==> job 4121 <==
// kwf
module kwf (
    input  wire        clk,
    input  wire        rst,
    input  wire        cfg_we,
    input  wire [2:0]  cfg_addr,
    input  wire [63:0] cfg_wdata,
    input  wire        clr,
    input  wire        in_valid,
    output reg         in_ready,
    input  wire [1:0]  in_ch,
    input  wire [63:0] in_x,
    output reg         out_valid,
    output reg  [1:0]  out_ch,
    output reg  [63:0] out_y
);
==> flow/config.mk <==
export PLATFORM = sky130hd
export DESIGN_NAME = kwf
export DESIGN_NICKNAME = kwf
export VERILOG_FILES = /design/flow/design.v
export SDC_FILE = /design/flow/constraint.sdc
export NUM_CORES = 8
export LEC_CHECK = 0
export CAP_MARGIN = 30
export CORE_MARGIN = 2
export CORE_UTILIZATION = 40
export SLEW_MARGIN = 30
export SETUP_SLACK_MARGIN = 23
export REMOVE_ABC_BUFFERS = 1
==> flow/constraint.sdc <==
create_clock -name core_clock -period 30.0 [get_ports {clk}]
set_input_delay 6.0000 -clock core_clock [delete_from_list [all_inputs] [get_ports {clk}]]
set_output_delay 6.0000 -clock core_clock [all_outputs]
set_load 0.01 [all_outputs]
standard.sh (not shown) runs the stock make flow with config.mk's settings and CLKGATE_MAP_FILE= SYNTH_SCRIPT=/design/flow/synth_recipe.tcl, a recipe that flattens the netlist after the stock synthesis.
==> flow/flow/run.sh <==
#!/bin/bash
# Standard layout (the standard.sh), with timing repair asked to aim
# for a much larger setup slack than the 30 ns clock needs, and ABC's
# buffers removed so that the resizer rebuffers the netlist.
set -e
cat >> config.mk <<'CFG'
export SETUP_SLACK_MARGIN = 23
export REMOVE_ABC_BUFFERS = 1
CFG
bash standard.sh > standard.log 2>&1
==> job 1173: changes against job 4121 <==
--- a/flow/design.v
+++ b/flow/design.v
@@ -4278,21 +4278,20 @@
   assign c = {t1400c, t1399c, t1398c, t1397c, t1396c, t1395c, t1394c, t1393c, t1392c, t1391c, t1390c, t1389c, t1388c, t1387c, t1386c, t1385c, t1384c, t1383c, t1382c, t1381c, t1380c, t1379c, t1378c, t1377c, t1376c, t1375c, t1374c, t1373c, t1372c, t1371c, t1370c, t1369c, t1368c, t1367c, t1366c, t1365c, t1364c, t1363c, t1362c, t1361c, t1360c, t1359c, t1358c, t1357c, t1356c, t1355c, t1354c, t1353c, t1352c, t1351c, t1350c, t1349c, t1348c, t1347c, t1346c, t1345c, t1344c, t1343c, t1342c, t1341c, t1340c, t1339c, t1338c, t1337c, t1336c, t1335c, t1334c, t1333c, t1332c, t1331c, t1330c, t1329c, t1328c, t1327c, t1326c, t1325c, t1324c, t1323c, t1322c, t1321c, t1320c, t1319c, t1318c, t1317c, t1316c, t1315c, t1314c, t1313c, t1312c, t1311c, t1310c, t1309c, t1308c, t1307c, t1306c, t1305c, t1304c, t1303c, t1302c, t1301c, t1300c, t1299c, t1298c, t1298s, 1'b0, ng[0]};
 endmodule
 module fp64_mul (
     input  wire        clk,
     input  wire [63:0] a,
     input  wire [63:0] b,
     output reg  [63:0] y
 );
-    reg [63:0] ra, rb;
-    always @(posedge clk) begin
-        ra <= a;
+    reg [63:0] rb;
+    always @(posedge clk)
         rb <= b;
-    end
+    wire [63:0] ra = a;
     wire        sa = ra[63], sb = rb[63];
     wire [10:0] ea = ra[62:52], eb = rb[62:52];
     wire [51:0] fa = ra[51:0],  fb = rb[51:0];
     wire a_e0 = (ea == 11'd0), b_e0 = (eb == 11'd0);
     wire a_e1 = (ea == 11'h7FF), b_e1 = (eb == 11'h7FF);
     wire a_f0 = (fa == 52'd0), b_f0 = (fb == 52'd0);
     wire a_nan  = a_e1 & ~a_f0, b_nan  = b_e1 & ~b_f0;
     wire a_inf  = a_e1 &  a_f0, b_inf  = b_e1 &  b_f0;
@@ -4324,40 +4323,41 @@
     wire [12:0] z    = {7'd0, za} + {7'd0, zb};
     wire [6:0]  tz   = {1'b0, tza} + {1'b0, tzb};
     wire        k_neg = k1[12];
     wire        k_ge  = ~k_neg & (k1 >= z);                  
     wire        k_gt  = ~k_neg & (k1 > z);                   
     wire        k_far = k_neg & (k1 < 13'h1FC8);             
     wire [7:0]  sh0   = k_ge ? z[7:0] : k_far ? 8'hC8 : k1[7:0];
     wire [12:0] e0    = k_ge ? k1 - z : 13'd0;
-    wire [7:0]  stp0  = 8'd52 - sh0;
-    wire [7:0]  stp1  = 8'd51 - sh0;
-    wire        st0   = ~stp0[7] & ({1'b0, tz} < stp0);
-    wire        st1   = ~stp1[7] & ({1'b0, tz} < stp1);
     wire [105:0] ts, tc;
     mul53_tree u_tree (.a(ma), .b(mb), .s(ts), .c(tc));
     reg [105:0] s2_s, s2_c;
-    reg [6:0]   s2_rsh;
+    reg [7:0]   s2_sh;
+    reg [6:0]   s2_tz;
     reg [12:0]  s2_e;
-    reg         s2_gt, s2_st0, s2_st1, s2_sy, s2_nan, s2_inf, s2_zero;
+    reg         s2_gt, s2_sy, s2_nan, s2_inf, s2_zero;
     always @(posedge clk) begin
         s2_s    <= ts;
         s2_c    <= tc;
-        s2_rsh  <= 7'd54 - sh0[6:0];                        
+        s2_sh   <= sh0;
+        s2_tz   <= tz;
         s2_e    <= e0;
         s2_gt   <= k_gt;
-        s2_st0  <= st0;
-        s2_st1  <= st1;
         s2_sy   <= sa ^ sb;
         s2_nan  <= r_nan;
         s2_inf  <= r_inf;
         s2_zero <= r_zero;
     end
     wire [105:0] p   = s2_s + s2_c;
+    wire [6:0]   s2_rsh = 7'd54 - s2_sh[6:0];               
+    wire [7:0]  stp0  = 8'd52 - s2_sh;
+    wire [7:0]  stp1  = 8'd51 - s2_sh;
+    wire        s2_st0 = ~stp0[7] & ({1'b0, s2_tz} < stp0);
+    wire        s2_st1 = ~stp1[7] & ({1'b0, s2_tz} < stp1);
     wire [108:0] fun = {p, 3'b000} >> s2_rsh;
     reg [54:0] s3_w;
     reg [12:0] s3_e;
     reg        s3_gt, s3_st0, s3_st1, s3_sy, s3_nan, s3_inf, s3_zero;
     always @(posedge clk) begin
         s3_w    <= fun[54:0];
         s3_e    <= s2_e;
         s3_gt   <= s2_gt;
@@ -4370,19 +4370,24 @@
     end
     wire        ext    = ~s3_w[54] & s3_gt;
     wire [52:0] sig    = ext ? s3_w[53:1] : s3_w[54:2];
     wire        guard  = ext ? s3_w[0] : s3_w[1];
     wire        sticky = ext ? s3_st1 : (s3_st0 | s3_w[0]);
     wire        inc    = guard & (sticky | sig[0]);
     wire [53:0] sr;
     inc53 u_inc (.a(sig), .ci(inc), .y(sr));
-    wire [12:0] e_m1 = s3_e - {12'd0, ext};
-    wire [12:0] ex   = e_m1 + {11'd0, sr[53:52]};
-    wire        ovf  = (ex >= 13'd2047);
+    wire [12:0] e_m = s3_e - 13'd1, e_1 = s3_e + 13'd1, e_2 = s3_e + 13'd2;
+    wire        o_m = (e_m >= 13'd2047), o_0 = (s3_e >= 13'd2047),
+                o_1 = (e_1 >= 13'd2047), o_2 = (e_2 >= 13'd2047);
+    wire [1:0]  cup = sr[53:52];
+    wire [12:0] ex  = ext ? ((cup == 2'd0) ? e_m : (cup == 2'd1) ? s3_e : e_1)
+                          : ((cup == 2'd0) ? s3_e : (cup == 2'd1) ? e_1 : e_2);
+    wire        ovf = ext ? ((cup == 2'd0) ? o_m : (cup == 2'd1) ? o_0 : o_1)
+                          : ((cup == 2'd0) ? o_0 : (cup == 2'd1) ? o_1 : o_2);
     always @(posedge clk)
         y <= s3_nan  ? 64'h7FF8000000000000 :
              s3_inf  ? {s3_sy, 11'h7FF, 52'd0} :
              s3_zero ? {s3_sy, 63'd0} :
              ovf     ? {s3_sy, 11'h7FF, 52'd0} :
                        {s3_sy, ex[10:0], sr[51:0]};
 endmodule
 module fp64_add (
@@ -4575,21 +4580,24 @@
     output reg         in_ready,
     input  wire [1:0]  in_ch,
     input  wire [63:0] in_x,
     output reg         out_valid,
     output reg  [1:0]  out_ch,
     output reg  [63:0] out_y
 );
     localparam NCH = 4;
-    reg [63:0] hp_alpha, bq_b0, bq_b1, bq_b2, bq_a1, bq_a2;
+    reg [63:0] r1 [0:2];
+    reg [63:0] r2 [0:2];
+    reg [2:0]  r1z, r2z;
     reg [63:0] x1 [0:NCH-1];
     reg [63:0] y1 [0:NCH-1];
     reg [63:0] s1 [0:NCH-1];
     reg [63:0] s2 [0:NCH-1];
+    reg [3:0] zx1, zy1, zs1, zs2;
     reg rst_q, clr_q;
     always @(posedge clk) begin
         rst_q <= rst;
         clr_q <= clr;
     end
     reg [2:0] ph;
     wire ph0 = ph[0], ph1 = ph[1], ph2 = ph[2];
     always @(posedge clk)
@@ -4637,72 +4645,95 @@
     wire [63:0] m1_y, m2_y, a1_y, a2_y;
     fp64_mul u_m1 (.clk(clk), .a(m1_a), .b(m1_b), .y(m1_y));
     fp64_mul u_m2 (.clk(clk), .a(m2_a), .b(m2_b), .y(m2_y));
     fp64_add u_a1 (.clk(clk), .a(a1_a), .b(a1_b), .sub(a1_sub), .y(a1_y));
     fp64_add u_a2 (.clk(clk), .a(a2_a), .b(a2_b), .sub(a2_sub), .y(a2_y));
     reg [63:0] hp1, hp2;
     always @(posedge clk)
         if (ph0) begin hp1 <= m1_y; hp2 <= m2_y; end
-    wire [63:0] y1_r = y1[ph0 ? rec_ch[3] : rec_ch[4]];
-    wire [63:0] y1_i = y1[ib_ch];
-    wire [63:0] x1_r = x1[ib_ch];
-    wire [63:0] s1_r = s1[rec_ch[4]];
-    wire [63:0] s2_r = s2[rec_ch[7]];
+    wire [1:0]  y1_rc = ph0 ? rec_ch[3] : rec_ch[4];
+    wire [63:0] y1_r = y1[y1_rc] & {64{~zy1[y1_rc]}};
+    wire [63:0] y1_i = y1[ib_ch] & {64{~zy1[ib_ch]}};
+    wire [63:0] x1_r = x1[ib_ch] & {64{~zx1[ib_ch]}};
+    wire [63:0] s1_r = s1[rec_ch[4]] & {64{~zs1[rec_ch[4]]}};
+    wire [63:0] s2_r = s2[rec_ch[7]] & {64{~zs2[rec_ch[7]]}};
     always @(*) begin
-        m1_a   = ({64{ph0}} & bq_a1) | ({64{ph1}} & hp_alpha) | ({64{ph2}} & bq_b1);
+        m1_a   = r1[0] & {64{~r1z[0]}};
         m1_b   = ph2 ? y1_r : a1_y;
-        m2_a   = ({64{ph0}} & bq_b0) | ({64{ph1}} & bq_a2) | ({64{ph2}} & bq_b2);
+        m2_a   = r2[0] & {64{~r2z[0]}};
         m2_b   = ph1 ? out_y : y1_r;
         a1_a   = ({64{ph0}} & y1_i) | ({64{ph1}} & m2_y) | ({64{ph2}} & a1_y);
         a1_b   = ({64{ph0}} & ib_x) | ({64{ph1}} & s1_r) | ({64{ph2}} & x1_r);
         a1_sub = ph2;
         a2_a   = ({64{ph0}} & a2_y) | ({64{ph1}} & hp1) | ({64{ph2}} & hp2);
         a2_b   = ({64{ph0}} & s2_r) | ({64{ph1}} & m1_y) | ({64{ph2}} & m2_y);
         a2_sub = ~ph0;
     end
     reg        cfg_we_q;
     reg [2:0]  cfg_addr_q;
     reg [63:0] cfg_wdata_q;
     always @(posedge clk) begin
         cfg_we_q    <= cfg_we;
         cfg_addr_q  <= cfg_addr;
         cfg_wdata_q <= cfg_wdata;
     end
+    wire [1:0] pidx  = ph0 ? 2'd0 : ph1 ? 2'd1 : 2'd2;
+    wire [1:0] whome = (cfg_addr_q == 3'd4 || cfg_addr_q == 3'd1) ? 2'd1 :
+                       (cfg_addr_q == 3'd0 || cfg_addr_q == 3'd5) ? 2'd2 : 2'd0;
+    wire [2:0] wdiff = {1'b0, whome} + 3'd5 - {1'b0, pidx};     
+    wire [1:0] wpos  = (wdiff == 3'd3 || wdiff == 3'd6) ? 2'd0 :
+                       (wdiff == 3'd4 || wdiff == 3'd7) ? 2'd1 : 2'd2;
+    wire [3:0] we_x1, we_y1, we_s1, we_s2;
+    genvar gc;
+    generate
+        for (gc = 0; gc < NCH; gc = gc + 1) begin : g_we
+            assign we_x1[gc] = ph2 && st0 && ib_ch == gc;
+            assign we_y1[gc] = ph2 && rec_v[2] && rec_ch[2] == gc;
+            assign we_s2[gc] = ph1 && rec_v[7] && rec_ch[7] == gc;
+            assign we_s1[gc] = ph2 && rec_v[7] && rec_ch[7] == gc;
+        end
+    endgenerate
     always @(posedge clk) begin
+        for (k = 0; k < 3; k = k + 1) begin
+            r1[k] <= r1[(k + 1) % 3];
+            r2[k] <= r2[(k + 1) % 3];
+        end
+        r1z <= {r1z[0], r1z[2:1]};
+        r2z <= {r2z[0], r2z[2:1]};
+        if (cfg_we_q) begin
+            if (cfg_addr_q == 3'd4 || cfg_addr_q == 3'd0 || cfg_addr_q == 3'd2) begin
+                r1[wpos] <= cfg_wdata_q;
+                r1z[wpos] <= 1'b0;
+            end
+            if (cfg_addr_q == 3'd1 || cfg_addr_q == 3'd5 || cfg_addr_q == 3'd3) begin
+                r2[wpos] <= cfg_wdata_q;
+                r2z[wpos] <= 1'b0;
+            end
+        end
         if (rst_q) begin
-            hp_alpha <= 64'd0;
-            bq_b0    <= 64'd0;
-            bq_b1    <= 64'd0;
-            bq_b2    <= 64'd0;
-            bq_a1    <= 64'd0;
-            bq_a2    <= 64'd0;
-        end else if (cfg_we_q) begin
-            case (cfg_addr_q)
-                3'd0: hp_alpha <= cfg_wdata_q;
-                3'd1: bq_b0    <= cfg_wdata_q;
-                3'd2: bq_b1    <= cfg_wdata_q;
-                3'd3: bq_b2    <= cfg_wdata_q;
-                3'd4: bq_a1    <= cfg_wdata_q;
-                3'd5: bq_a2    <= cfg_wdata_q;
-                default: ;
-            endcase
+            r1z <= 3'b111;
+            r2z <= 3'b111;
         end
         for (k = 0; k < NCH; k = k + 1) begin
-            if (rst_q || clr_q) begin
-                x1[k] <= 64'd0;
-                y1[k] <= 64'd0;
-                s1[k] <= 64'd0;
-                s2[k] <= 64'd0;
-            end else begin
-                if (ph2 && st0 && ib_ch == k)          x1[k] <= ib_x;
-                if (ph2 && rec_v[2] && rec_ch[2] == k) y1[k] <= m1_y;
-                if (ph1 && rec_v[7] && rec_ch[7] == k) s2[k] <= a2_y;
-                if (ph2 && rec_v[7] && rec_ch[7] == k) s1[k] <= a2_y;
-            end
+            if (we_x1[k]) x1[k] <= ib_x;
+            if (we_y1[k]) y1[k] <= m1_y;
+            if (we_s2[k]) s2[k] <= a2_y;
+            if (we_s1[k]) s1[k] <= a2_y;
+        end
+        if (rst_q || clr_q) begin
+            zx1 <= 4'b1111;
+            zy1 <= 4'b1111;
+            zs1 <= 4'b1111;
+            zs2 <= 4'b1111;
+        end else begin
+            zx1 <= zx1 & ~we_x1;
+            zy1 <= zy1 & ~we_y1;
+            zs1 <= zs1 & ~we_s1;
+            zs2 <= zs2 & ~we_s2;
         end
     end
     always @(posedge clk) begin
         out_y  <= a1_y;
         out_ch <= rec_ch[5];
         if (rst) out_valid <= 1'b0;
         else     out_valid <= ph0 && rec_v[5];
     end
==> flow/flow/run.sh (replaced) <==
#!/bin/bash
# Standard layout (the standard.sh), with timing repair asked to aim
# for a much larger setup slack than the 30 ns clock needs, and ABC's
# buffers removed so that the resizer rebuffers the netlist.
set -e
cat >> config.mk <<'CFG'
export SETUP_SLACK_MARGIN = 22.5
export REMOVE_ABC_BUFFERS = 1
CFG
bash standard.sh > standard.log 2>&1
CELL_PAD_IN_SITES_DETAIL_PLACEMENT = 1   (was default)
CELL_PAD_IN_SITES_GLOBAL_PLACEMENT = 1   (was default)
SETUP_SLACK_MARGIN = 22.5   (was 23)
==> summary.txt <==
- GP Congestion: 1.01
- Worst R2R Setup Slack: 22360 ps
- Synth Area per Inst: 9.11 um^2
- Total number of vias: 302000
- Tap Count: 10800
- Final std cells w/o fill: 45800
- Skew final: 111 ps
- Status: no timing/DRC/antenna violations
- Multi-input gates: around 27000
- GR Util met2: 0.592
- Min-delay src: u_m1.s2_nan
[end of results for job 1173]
This design comes from an exercise in tuning for small area on the open sky130 flow, not from production work.
Where RTL was checked, it was by simulation tests only, not by an equivalence proof against the original.
Power figures rest on the tool's default switching activity, not on a simulated workload.

==> flow/design.v (excerpt) <==
module raiden_core (
    input  wire        clk,
    input  wire        rst,
    input  wire        req_valid,
    input  wire        req_we,
    input  wire [7:0]  req_addr,
    input  wire [31:0] req_wdata,
    output wire        rsp_valid,
    output wire [31:0] rsp_rdata,
    output wire        rsp_err,
    input  wire [7:0]  trig_in,
    input  wire        uart_rx,
    output wire        out_o,
    output wire        out_oe,
    output wire        outn_o,
    output wire        outn_oe,
    output wire        armed_o,
    output wire        fired_o,
    output wire [15:0] pull_o
);
    localparam [2:0] PG_STOPPED = 3'd0;
    localparam [2:0] PG_WAIT    = 3'd1;
    localparam [2:0] PG_PAUSE   = 3'd2;
    localparam [2:0] PG_HIGH    = 3'd3;
    localparam [2:0] PG_LOW     = 3'd4;
    localparam [2:0] D_OFF  = 3'd0;    
    localparam [2:0] D_IDLE = 3'd1;    
    localparam [2:0] D_W2   = 3'd2;    
    localparam [2:0] D_Q    = 3'd3;    
    localparam [2:0] D_DATA = 3'd4;    
    reg [31:0] cfg_pause, cfg_width, cfg_gap, cfg_count, cfg_div;
    reg [1:0]  cfg_kind;
    reg [7:0]  cfg_pin;
    reg        cfg_edge;
    reg [7:0]  cfg_byte;
    reg        cfg_out_en, cfg_inv_en;
    reg        armed, fired, rel;
    reg [2:0]  pg_st;
    reg [31:0] pg_ncnt, pg_nreps;    
    reg [31:0] pg_w, pg_g, pg_p;
    wire [31:0] pg_cnt  = ~pg_ncnt;
    wire [31:0] pg_reps = ~pg_nreps;
    reg [2:0]  det_st;
    reg [5:0]  dk;
    reg        match;
    reg [1:0]  resident;
    reg [7:0]  lat_byte;           
    reg [31:0] lat_div;
    reg [31:0] gcount;
    reg [3:0]  aux;
    reg [1:0]  result;
    reg        rq_valid, rq_err;
    reg [3:0]  rq_sel;
    wire [2:0] lat_pin  = lat_byte[2:0];
    wire       lat_edge = lat_byte[3];
    wire       gpio_hit = trig_in[lat_pin] ^ lat_edge;    
    wire       bit_ok   = (uart_rx == lat_byte[dk[5:3]]);
    wire cnt_hi0  = (pg_cnt[31:1] == 31'd0);
    wire p0       = (pg_p == 32'd0);
    wire cnt1     = cnt_hi0 &  pg_cnt[0];    
    wire tick     = cnt1;
    wire reps_hi0 = (pg_reps[31:1] == 31'd0);
    wire reps0    = reps_hi0 & ~pg_reps[0];
    wire reps1    = reps_hi0 &  pg_reps[0];
  ...
Size: about 1300 cells after synthesis, roughly 110 I/O pins.
Settings: LEC_CHECK=0, CAP_MARGIN=20, CORE_MARGIN=2, CORE_UTILIZATION=40, SLEW_MARGIN=20; clock period 10.0 ns.
standard.sh (not shown) runs the stock make flow with config.mk's settings and CLKGATE_MAP_FILE= SYNTH_SCRIPT=/design/flow/synth_recipe.tcl, a recipe that flattens the netlist after the stock synthesis.
==> flow/flow/run.sh <==
#!/bin/bash
# Standard layout with three changes: ABC maps the logic with an
# area-oriented script (flow/area.abc, via flow/synth.tcl which wraps the standard flow's
# own synthesis script); port buffers use the smallest buffer cell; the clock
# tree is built from clkbuf_4 (sink clusters of up to 8) with no dummy loads.
set -euo pipefail
export MY_ABC_SCRIPT="$PWD/flow/area.abc"
export FLOW_SYNTH_TCL="$PWD/synth_recipe.tcl"
bash standard.sh SYNTH_SCRIPT="$PWD/flow/synth.tcl" \
  BUFFER_PORTS_ARGS="-buffer_cell sky130_fd_sc_hd__buf_1" \
  CTS_ARGS="-sink_clustering_enable -repair_clock_nets -dont_use_dummy_load -buf_list sky130_fd_sc_hd__clkbuf_4 -sink_clustering_size 8 -sink_clustering_max_diameter 60" \
  finish > flow_standard.log 2>&1
==> flow/flow/area.abc <==
&get -n
&st
&dc2
&dch -f
&nf -R 1000
&st
&dc2
&dch -f
&nf -R 1000
&put
topo
dnsize -c
==> flow/flow/synth.tcl <==
# The standard synthesis script (synth_recipe.tcl), with the ABC logic
# mapping run from flow/area.abc (an area-oriented script) instead of
# ORFS's speed script. Flip-flop mapping, flattening and naming are unchanged.
proc abc {args} {
  set i [lsearch -exact $args -script]
  if {$i >= 0} {
    lset args [expr {$i + 1}] $::env(MY_ABC_SCRIPT)
  }
  yosys abc {*}$args
}
source $::env(FLOW_SYNTH_TCL)
Rerun with:
--- a/flow/design.v
+++ b/flow/design.v
@@ -95,24 +95,24 @@
     wire arm_cfg_bad = (cfg_kind == 2'd1) && (cfg_pin[7:3] != 5'd0);
     wire arm_ok   = c_arm && !armed && !arm_cfg_bad;
     wire exe_ok   = c_exe && armed;
     wire poll_ok  = c_poll && armed && !(in_wait && !rel);
     wire disarm   = exe_ok || poll_ok || ((c_dis || c_rst) && armed);
     wire do_start = in_wait && (rel || exe_ok);
     wire cfg_rst  = rst || c_rst;
     wire is_high = (pg_st == PG_HIGH);
-    wire s_p   = ~arm_ok & do_start & ~p0;
-    wire s_w   = ~arm_ok & ((do_start & p0) | (~do_start & cnt1 & ~in_wait & ~is_high));
-    wire s_g   = ~arm_ok & ~do_start & cnt1 & is_high;
-    wire s_d   = ~arm_ok & ~do_start & cnt1 & in_wait;
-    wire s_dec = ~arm_ok & ~do_start & ~cnt1;
+    wire s_p   = do_start & ~p0;
+    wire s_w   = (do_start & p0) | (~do_start & cnt1 & ~in_wait & ~is_high);
+    wire s_g   = ~do_start & cnt1 & is_high;
+    wire s_d   = ~do_start & cnt1 & in_wait;
+    wire s_dec = ~do_start & ~cnt1;
     wire [31:0] cnt_mux = ({32{s_p}} & pg_p) | ({32{s_w}} & pg_w) |
                           ({32{s_g}} & pg_g) | ({32{s_d}} & lat_div) |
-                          ({32{s_dec}} & dec) | {31'd0, arm_ok};
+                          ({32{s_dec}} & dec);
     reg        fire;
     reg [2:0]  n_det_st;
     reg        dk_clr, dk_inc;
     reg        n_match;
     reg [2:0]  n_pg_st;
     reg [31:0] n_pg_cnt, n_pg_reps, n_pg_w, n_pg_g;
     reg        n_rel;
     reg [1:0]  n_result;
@@ -192,16 +192,17 @@
             endcase
         end
         n_pg_cnt = cnt_mux;
         n_pg_reps = reps_dec;
         n_rel = (rel & ~in_wait) | fire;
         if (arm_ok) begin
             n_det_st  = (cfg_kind != 2'd0) ? D_IDLE : D_OFF;
             n_pg_st   = PG_WAIT;
+            n_pg_cnt  = 32'd1;
             n_pg_reps = cfg_count;
             n_pg_w    = (cfg_width[31:2] == 30'd0) ? 32'd4 : cfg_width;
             n_pg_g    = (cfg_gap[31:2]   == 30'd0) ? 32'd4 : cfg_gap;
             n_rel     = 1'b0;
         end
         if (disarm) begin
             n_det_st = D_OFF;
             if (n_pg_st == PG_WAIT)
@@ -286,22 +287,22 @@
     end
     always @(posedge clk) begin
         pg_ncnt  <= ~n_pg_cnt;
         pg_nreps <= ~n_pg_reps;
         pg_w    <= n_pg_w;
         pg_g    <= n_pg_g;
         dk      <= (dk + {5'd0, dk_inc}) & ~{6{dk_clr}};
         match   <= n_match;
-        if (!armed) begin
-            pg_p    <= cfg_pause;
-            lat_div <= cfg_div;
-        end
         if (arm_ok)
+            pg_p <= cfg_pause;
+        if (arm_ok) begin
             lat_byte <= (cfg_kind == 2'd1) ? {4'd0, cfg_edge, cfg_pin[2:0]} : cfg_byte;
+            lat_div  <= cfg_div;
+        end
     end
     reg [31:0] rd_val;
     always @* begin
         case (rq_sel)
             4'd1:  rd_val = {18'd0, resident, 1'b0, in_wait, 4'b0000,
                              fired, armed, 1'b0, result[1] & ~result[0], result[1] & result[0], result[0]};
             4'd2:  rd_val = cfg_pause;
             4'd3:  rd_val = cfg_width;
With this change the flow reached the layout checks and failed them: max-slew violations; cell area is higher by 1.2%; sequential share of layout area decreases by 0.74 points; synthesized cell count goes up by 4.3%; worst setup slack gains 95 ps; global-route usage goes up by 0.62 points; via count rises by 3.2%; routed wire length grows by 3.7%; area after synthesis increases by 0.92%; sequential cell count is unchanged; total power goes up by 0.33%.
For the second run of this note, only the layout was checked, not whether the RTL still works.

==> what the ideal ports hide <==
Ports are ideal in the flow. The routed layouts listed here were re-timed in OpenROAD.
Step 1 assumes that a clkbuf_16 drives the clock port and a buf_2 every other input.
Step 2 also shifts input and output timing later by t, the mid clock arrival at the registers, as if the neighbouring blocks saw the same clock.
Slacks: ideal / step 1 / step 2; pairs: ideal / step 1.
| run | t, ns | setup slack, ns | hold WS [ns] | clock arrival spread, ns | cell pins on the clock port's net |
|---|---|---|---|---|---|
| the first run | 0.852 | 2.550 / 2.550 / 1.740 | 0.404 / 0.404 / 0.404 | 0.070 / 0.070 | 1 |
| the second run | 0.782 | 2.646 / 2.646 / 2.646 | 0.425 / 0.425 / 0.425 | 0.047 / 0.047 | 1 |
The setup slack of the first run, which loses most, moves by 0.000 ns with the drivers and by -0.810 ns with both steps.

---------------

**Task requirements**.
Each line from the top of the data, up to and including the line that contains "export SDC_FILE = /design/flow/constraint.sdc", should be set down exactly.

**Answer to the exercise**.
==> job 4121 <==
// kwf
module kwf (
    input  wire        clk,
    input  wire        rst,
    input  wire        cfg_we,
    input  wire [2:0]  cfg_addr,
    input  wire [63:0] cfg_wdata,
    input  wire        clr,
    input  wire        in_valid,
    output reg         in_ready,
    input  wire [1:0]  in_ch,
    input  wire [63:0] in_x,
    output reg         out_valid,
    output reg  [1:0]  out_ch,
    output reg  [63:0] out_y
);
==> flow/config.mk <==
export PLATFORM = sky130hd
export DESIGN_NAME = kwf
export DESIGN_NICKNAME = kwf
export VERILOG_FILES = /design/flow/design.v
export SDC_FILE = /design/flow/constraint.sdc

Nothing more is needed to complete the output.